Release Notes can be found here.
What is Docker?
Docker containers wrap software in a filesystem that contains everything it needs to run: code, runtime, system tools, system libraries – anything you can install on a server, thus enabling portability of tools across operating systems.
FireCloud uses Docker to distribute tools and applications for use in its Methods. Docker allows applications and their dependencies to be packaged into discrete runtime environments, called containers.
Using Docker images, you can quickly deploy and run applications in Methods (i.e., Python or Matlab) without having to physically upload them. You can also use Docker images to import your own tools and applications for use in the Method Repository.
Docker containers are based on read-only environments, called images. Any change that is made to an image is carried out by adding a 'layer' on top of it. The dependencies of Docker layers define an ordering, and any layer that does not depend on any other layer is called a base image.
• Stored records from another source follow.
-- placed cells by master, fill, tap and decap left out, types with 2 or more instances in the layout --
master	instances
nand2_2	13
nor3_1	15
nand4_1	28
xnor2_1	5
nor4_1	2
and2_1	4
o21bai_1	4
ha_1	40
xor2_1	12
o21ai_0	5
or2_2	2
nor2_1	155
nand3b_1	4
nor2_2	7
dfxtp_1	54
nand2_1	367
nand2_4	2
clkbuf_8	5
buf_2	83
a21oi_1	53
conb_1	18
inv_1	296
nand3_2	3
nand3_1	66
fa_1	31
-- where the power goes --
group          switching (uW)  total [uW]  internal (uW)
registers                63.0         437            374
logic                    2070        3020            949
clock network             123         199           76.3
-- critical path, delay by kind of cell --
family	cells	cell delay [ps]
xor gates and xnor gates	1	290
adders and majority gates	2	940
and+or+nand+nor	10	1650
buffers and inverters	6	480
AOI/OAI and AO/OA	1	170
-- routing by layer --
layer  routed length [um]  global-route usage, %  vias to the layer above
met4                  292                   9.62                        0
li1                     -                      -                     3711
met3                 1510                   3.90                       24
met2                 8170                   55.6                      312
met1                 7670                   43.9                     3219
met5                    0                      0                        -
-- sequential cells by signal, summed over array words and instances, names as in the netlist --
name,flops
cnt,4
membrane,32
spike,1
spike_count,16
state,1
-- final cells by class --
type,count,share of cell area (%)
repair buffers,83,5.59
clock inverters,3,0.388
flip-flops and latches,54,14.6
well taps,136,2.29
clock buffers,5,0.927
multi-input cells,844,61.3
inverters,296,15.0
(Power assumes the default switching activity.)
Typically this layer will describe the operating system for the environment.
Docker containers are built from images, but feature a read-write layer on top, so, unlike images, are interactive and can store state. This means that you can run applications inside them. After any executions in your Docker container, you can save a snapshot of the resulting state as another image.
Docker Image Registry
Docker hosts a number of images that you can use to build your containers. These are stored in an online registry called Docker Hub, where they are organized into repositories. Docker Hub includes repositories that are are administrated by Docker, and contain images in which commonly-used software has been installed, including operating systems. These are typically used as base images. Docker Hub also hosts user repositories, containing images created and uploaded by Docker users. You are free to use images from any Docker Hub repository in building the image you reference in Methods (WDL).
You can also upload Docker images to the Broad Institute’s Docker Hub registry, where they are referenced by fixed image IDs. Once uploaded, you can use reference these images in FireCloud Methods. Workflows will execute the tools in series, inside the containers that they are installed in.